=== What the task requires ===
Report every line of the data that includes "around".

═══ Dataset ═══

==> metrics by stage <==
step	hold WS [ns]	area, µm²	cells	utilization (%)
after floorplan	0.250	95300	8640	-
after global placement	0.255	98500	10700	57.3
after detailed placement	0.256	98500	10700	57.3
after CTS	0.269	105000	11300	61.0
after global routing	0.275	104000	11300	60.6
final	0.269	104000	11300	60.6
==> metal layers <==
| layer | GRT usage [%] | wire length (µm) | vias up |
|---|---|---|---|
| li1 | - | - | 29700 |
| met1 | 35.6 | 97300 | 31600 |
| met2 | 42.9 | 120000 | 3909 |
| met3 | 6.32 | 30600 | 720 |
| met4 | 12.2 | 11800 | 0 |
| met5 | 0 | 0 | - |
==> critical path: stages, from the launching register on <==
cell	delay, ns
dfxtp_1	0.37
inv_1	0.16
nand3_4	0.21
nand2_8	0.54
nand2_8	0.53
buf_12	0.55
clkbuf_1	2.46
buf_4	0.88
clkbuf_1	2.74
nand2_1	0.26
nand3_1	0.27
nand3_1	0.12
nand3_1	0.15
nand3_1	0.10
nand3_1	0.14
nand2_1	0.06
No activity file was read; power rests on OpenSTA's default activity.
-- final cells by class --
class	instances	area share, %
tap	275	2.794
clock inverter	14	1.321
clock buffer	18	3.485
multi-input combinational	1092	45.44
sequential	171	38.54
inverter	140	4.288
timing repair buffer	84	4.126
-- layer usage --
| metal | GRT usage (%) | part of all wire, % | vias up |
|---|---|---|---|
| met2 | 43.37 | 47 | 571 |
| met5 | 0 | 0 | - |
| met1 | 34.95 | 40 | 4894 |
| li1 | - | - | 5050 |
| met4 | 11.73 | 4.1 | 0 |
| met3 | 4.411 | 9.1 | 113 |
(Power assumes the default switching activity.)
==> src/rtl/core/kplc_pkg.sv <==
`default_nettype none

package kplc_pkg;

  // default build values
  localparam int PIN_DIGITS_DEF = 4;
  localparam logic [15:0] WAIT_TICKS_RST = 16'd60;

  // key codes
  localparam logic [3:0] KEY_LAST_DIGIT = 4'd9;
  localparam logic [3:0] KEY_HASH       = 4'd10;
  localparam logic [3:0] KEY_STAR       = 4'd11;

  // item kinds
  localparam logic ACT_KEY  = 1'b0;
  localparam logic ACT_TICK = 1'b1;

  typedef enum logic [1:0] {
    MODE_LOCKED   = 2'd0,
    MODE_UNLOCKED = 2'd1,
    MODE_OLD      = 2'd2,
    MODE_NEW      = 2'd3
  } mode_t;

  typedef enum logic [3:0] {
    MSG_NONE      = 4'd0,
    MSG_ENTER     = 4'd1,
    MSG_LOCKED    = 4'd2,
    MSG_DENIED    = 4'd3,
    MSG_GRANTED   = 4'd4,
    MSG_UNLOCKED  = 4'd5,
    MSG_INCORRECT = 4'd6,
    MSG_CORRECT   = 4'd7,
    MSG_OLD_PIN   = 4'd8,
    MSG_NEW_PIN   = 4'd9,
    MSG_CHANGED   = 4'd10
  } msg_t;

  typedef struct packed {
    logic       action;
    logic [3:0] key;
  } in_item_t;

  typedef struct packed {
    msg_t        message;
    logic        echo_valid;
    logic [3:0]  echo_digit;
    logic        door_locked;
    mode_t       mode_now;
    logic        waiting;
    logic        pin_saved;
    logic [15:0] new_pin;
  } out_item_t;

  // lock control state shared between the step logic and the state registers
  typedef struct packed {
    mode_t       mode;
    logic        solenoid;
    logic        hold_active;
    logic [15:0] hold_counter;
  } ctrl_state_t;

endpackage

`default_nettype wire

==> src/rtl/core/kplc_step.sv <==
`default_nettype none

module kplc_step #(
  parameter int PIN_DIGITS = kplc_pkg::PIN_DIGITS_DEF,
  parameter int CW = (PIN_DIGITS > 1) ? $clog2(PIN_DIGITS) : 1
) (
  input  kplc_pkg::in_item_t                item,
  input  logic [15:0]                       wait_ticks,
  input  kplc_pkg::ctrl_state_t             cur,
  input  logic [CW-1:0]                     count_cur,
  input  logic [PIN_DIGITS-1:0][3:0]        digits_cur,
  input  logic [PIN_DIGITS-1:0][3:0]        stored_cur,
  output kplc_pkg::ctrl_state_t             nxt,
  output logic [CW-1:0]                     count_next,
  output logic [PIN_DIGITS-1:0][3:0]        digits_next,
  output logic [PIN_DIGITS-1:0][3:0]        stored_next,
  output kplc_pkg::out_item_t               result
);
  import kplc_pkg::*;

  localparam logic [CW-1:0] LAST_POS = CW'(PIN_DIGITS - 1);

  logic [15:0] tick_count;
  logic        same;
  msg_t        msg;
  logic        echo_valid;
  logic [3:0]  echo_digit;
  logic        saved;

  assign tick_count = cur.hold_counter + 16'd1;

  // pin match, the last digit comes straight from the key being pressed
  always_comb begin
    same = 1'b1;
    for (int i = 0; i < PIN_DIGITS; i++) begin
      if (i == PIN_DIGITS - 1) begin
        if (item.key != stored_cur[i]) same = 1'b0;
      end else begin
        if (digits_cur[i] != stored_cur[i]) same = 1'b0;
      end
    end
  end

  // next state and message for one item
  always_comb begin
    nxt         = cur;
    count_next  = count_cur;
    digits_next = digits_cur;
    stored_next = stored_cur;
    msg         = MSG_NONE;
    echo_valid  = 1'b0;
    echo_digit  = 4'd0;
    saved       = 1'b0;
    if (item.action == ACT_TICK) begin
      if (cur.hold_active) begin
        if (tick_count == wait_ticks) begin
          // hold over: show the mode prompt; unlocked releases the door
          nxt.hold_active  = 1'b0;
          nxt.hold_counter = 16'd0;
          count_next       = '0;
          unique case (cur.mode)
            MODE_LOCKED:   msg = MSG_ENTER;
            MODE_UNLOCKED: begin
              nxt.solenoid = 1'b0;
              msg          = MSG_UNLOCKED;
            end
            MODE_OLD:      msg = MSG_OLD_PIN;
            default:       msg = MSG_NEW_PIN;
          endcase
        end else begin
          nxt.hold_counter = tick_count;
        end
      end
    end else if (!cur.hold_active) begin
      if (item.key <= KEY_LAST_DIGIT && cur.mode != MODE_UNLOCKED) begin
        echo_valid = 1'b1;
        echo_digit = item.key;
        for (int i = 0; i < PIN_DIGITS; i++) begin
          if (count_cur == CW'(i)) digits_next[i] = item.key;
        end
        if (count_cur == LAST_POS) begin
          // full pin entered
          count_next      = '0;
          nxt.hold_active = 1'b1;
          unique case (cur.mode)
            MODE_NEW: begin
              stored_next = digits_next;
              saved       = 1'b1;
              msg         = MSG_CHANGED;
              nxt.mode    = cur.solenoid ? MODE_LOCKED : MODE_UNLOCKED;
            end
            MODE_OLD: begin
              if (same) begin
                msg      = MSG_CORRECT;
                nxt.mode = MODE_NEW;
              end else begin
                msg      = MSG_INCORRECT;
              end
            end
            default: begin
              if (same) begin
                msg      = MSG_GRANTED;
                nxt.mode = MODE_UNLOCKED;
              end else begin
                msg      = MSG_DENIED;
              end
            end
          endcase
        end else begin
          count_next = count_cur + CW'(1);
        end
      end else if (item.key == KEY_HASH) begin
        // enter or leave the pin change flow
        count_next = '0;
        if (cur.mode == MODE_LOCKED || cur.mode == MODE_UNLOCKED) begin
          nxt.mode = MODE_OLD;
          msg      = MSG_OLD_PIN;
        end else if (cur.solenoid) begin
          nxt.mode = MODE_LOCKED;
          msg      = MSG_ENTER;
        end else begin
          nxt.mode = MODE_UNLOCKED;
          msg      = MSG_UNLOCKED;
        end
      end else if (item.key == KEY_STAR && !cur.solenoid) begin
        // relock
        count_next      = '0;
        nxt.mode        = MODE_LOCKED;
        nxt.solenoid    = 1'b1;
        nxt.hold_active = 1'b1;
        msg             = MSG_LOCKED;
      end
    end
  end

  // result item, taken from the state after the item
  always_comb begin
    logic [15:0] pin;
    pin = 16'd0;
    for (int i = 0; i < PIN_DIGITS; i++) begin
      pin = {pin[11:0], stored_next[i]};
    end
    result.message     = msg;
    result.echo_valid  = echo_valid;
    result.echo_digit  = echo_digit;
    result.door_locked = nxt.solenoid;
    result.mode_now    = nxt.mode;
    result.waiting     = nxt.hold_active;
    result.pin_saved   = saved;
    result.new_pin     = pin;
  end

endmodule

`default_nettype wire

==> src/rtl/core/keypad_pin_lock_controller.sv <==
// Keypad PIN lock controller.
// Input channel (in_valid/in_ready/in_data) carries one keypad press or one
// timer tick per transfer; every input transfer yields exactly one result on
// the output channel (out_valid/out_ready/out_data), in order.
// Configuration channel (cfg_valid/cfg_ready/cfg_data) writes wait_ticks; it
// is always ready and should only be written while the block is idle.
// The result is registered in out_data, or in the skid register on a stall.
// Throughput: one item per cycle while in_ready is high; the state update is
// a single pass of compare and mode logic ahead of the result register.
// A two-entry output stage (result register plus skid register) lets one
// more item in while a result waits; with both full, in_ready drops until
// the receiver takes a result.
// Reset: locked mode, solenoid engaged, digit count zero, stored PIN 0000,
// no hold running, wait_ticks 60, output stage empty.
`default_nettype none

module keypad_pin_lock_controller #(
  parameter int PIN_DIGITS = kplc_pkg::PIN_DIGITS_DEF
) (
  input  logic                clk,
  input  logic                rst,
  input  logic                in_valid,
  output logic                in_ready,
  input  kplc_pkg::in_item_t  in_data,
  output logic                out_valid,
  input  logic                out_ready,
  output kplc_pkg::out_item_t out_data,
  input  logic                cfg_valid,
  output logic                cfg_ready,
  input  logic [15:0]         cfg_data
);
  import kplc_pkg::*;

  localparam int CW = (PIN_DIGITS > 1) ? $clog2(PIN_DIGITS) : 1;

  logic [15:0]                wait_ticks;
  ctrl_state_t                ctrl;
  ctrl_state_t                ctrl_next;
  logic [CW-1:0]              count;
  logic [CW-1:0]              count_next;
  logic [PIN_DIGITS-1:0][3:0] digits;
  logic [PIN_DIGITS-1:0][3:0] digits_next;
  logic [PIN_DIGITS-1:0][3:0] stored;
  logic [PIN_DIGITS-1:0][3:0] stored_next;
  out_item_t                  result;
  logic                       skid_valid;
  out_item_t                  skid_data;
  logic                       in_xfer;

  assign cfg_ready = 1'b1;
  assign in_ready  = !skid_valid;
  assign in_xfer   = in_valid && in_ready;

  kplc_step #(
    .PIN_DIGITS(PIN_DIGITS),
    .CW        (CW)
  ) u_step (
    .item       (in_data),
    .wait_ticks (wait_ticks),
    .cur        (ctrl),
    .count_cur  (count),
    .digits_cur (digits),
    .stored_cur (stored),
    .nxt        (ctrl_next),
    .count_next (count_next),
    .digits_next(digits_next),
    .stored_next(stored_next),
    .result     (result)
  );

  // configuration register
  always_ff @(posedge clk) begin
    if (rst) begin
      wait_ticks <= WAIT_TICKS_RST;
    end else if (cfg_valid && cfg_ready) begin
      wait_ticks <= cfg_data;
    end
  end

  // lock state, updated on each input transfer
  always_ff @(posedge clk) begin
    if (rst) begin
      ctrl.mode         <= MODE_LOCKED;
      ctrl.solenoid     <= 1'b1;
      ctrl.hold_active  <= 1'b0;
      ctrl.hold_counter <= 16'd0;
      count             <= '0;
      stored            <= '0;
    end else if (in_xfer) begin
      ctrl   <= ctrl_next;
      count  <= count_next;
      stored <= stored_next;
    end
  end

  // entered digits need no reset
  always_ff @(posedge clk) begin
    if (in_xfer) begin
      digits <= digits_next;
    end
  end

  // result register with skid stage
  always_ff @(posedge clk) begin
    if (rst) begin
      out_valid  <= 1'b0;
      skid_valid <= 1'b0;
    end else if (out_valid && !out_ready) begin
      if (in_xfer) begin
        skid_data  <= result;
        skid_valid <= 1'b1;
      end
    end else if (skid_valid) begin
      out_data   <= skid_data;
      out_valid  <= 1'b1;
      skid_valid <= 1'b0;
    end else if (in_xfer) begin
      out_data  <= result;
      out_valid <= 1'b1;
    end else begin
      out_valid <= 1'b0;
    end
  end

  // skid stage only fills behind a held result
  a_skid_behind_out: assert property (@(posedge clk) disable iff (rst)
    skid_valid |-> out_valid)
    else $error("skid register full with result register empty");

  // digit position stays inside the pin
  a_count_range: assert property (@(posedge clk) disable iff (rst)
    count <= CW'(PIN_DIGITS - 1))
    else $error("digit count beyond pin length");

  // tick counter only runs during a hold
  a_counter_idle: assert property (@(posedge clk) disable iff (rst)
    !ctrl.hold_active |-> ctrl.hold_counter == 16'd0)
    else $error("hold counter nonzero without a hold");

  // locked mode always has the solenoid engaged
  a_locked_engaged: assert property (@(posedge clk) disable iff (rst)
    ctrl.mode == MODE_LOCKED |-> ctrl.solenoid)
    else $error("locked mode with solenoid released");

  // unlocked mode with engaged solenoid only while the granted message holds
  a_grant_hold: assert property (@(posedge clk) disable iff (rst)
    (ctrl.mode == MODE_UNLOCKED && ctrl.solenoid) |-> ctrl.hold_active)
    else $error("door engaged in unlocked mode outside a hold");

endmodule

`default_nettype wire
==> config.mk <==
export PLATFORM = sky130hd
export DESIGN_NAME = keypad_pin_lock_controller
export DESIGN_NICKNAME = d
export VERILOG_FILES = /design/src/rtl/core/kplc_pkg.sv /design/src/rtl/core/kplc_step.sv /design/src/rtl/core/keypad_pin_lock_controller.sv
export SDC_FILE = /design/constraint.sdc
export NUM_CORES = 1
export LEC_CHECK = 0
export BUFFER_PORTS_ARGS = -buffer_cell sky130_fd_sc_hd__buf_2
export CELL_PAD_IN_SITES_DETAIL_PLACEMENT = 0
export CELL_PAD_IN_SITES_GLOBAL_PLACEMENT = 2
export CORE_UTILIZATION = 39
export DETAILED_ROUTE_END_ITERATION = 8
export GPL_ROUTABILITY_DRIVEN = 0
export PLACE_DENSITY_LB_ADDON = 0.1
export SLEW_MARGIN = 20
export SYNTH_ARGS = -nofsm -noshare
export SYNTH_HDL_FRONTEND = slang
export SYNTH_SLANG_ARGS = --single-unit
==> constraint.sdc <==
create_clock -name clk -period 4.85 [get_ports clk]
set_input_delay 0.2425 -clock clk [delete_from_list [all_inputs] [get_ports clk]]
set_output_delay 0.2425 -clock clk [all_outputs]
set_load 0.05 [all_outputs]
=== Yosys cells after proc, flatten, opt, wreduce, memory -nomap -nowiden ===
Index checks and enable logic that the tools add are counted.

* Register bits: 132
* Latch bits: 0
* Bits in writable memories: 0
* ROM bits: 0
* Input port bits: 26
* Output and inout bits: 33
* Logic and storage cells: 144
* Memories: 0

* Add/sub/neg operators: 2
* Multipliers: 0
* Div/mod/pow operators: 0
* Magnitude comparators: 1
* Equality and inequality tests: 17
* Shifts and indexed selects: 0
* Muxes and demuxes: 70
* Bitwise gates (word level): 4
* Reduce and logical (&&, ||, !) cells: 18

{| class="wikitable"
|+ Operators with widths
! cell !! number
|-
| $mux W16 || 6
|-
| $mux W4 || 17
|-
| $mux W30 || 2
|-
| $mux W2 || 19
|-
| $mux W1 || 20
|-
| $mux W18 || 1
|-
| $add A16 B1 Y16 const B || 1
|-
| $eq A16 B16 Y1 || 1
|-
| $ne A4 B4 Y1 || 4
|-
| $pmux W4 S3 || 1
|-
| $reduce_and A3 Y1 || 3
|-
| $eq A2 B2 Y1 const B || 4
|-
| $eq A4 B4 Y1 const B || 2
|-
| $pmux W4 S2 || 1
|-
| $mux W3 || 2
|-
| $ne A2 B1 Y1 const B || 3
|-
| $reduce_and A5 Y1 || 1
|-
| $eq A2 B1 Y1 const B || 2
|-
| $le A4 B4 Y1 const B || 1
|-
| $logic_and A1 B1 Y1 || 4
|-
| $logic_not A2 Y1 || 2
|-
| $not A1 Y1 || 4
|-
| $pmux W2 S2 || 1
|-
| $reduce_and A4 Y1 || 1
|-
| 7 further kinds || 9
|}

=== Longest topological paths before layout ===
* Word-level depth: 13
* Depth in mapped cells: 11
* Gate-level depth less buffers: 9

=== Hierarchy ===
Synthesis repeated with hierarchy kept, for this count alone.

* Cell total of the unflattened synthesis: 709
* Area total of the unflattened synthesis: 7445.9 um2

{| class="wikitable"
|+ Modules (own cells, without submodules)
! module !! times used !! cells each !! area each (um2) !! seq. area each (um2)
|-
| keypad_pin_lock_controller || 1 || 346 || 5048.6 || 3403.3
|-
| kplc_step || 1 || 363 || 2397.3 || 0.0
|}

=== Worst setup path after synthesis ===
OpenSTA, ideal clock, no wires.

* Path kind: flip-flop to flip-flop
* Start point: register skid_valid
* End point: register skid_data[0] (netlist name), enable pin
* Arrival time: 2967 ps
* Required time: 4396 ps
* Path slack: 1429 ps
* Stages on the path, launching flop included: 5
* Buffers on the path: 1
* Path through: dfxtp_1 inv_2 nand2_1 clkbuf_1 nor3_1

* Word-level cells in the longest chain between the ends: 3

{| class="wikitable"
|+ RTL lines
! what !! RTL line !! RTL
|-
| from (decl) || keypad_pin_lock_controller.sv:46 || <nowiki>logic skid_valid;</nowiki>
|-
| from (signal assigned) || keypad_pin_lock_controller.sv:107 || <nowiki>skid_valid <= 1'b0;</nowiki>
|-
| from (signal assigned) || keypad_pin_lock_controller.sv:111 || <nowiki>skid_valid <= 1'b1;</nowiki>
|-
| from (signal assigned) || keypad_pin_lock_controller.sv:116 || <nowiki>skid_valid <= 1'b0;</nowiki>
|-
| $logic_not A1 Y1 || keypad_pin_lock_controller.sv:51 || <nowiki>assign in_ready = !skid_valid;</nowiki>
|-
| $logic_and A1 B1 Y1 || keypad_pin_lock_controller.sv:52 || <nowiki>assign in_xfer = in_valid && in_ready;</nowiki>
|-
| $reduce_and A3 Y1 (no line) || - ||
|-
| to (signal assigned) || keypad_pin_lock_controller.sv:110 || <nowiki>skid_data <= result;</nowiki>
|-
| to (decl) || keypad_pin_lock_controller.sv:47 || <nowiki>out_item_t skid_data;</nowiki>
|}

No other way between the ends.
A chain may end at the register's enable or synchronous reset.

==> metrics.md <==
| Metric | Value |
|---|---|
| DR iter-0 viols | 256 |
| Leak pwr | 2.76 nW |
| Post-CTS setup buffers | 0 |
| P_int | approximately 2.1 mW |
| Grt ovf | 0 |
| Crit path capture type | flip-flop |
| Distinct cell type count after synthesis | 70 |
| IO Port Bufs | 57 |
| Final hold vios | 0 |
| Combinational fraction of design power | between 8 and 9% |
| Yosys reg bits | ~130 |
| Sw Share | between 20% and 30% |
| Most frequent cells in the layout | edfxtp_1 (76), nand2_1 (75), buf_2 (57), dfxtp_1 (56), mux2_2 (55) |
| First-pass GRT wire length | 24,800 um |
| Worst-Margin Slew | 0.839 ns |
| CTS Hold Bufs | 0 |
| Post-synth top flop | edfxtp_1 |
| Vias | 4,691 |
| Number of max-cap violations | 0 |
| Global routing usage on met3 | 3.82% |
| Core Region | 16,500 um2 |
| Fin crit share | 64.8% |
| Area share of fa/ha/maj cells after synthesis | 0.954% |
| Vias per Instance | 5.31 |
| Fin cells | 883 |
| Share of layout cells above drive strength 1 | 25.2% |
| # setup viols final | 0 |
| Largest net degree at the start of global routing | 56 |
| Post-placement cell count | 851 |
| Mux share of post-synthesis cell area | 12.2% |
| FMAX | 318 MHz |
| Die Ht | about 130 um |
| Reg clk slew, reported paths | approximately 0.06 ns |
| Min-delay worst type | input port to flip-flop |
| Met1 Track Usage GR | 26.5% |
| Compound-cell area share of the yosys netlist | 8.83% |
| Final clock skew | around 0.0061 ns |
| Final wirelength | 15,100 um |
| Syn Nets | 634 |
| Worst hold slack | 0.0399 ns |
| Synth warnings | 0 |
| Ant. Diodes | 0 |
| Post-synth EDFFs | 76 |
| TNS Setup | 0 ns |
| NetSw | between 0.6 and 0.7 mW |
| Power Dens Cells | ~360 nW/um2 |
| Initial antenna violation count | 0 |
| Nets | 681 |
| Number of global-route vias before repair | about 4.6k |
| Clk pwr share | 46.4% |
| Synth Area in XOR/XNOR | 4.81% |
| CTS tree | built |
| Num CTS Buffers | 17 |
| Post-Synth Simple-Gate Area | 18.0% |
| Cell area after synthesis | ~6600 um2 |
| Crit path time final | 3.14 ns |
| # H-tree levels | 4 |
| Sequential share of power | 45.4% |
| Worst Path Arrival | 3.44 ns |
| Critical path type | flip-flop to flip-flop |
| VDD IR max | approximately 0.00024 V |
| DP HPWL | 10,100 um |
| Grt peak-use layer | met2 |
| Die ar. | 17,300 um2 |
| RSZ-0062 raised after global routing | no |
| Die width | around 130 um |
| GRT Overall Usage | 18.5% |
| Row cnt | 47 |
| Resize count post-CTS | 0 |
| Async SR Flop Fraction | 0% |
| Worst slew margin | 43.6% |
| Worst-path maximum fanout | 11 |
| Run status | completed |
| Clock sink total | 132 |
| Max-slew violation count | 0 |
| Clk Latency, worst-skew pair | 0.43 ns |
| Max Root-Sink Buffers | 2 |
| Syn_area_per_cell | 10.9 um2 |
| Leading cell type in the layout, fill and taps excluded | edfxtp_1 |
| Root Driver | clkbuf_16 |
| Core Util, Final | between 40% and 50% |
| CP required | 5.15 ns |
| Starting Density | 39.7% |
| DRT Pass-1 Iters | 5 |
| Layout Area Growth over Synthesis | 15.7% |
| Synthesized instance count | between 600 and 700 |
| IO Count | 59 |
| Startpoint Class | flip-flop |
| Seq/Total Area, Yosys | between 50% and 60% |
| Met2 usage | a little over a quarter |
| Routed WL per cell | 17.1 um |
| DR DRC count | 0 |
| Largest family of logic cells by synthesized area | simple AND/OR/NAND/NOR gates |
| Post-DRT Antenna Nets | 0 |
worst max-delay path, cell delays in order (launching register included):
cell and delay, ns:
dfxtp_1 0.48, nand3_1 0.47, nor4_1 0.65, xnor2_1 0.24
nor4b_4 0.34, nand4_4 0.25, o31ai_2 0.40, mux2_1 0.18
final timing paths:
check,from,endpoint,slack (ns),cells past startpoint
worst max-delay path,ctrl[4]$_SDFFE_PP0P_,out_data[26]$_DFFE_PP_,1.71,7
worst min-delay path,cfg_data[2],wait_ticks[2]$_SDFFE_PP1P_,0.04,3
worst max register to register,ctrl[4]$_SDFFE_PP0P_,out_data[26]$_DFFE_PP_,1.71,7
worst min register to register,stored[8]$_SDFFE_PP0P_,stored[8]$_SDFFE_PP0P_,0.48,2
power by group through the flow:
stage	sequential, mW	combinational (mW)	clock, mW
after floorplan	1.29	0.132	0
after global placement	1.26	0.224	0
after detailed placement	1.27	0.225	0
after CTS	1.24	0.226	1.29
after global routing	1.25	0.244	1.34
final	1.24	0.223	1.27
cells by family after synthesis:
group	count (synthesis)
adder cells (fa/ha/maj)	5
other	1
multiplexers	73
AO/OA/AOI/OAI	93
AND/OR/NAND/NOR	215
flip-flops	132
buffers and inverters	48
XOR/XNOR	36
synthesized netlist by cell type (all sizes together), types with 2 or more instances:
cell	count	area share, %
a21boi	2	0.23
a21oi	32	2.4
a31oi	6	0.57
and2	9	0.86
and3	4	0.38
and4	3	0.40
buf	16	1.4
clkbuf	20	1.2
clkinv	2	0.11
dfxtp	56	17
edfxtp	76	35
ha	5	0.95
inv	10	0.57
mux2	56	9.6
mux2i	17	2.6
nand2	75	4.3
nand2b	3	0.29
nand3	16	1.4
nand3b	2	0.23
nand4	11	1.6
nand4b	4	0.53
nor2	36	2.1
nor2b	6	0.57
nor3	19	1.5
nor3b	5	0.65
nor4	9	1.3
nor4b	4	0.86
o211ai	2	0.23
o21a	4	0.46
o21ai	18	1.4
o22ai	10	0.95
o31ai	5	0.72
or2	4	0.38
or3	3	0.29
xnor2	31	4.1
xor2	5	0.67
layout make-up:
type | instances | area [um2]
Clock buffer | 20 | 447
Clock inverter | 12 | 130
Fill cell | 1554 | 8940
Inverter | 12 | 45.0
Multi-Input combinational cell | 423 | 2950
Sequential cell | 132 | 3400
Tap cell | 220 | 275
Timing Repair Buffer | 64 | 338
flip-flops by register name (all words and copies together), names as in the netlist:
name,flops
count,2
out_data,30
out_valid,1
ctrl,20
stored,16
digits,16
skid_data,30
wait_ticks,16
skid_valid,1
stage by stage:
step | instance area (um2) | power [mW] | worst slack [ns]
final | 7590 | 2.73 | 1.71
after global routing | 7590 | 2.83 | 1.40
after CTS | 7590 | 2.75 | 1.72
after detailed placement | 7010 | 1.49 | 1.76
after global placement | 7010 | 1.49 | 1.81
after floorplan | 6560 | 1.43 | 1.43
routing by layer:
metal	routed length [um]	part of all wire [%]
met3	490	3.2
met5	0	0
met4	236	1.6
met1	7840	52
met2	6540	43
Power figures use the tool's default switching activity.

═══

=== Task response ===
| Final clock skew | around 0.0061 ns |
| Die width | around 130 um |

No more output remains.